Assignment | Pull every line from the records that has the word "default" in it.

====== Records for the task

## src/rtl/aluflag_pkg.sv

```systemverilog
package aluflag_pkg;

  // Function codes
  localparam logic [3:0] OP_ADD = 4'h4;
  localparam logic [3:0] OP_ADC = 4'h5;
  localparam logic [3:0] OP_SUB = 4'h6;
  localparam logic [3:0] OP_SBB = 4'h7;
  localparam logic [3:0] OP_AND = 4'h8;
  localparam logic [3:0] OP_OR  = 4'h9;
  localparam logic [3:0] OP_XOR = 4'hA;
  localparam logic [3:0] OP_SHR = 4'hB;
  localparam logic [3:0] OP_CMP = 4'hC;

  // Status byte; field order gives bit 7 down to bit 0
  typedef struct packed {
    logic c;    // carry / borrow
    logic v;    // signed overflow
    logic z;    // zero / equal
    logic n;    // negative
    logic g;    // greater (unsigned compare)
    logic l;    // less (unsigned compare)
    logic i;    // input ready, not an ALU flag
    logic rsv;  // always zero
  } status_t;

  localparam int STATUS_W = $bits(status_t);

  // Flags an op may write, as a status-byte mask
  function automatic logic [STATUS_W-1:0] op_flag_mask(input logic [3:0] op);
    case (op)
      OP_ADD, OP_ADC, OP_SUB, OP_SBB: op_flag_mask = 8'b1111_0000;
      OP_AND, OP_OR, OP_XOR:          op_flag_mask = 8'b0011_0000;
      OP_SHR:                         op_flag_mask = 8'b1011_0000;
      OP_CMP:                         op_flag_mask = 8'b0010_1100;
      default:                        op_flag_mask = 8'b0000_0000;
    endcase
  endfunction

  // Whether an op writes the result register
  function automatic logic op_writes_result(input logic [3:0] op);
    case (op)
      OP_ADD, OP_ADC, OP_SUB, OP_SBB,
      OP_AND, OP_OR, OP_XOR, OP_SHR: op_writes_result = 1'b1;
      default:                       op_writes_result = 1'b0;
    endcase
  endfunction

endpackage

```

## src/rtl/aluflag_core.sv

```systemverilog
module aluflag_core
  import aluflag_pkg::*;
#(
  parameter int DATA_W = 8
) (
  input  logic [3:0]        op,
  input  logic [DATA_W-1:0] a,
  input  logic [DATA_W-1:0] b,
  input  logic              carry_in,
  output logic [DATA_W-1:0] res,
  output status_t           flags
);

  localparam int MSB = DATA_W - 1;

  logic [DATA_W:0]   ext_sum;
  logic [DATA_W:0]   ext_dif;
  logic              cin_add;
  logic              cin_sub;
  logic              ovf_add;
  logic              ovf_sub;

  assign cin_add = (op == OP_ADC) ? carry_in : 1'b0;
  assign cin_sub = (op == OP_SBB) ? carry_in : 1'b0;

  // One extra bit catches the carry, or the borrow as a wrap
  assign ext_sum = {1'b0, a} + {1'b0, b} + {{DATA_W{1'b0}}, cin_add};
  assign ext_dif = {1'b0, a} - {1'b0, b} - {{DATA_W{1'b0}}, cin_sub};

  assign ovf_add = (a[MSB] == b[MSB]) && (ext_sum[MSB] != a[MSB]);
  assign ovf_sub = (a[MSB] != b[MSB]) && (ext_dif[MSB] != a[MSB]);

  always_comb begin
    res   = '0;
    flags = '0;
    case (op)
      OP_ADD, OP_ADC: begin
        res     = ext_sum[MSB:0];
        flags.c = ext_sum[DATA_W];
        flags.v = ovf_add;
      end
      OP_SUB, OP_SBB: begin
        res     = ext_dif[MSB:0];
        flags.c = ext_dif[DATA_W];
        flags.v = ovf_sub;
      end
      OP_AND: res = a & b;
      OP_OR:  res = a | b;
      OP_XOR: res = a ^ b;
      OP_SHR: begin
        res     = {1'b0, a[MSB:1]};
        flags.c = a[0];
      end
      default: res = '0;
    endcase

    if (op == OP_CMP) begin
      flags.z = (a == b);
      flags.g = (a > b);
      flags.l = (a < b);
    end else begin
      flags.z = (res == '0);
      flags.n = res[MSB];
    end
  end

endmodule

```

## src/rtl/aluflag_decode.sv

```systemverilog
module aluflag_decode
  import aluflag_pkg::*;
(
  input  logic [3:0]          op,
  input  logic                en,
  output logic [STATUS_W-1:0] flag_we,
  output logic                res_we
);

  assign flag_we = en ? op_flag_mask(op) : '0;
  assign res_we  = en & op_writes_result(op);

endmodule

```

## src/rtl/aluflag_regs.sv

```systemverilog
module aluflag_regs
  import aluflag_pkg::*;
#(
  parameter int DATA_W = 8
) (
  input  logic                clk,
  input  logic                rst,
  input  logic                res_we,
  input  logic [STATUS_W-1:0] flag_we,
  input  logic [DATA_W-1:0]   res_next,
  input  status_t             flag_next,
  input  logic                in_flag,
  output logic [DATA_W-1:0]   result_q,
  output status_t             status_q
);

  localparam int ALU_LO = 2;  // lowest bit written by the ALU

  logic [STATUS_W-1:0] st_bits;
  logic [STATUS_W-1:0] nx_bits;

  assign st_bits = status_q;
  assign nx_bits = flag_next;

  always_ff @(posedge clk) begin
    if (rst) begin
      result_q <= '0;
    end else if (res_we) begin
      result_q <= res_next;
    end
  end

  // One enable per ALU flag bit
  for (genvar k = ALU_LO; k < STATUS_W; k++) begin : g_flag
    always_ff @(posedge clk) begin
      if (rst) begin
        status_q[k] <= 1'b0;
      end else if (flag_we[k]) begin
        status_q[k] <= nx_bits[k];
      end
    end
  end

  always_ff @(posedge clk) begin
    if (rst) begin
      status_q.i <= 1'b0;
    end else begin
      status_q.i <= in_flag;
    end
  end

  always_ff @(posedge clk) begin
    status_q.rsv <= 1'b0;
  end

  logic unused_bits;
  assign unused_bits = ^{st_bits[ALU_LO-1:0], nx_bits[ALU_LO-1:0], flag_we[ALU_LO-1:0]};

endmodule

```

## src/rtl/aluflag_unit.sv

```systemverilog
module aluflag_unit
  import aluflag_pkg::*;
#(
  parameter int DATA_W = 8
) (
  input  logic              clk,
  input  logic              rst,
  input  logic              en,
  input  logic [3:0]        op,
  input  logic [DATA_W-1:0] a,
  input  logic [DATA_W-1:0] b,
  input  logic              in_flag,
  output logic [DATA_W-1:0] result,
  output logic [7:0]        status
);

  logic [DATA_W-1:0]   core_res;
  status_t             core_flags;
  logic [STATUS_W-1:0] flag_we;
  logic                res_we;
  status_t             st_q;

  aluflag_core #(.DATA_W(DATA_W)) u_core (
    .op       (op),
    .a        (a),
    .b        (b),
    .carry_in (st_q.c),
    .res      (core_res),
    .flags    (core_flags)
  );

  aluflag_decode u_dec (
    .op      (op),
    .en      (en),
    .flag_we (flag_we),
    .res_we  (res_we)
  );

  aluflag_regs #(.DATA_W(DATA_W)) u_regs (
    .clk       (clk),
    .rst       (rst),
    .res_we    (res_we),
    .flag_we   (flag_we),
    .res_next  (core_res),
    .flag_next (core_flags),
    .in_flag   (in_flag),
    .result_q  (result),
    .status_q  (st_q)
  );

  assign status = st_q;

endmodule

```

============

Response |
      default:                        op_flag_mask = 8'b0000_0000;
      default:                       op_writes_result = 1'b0;
      default: res = '0;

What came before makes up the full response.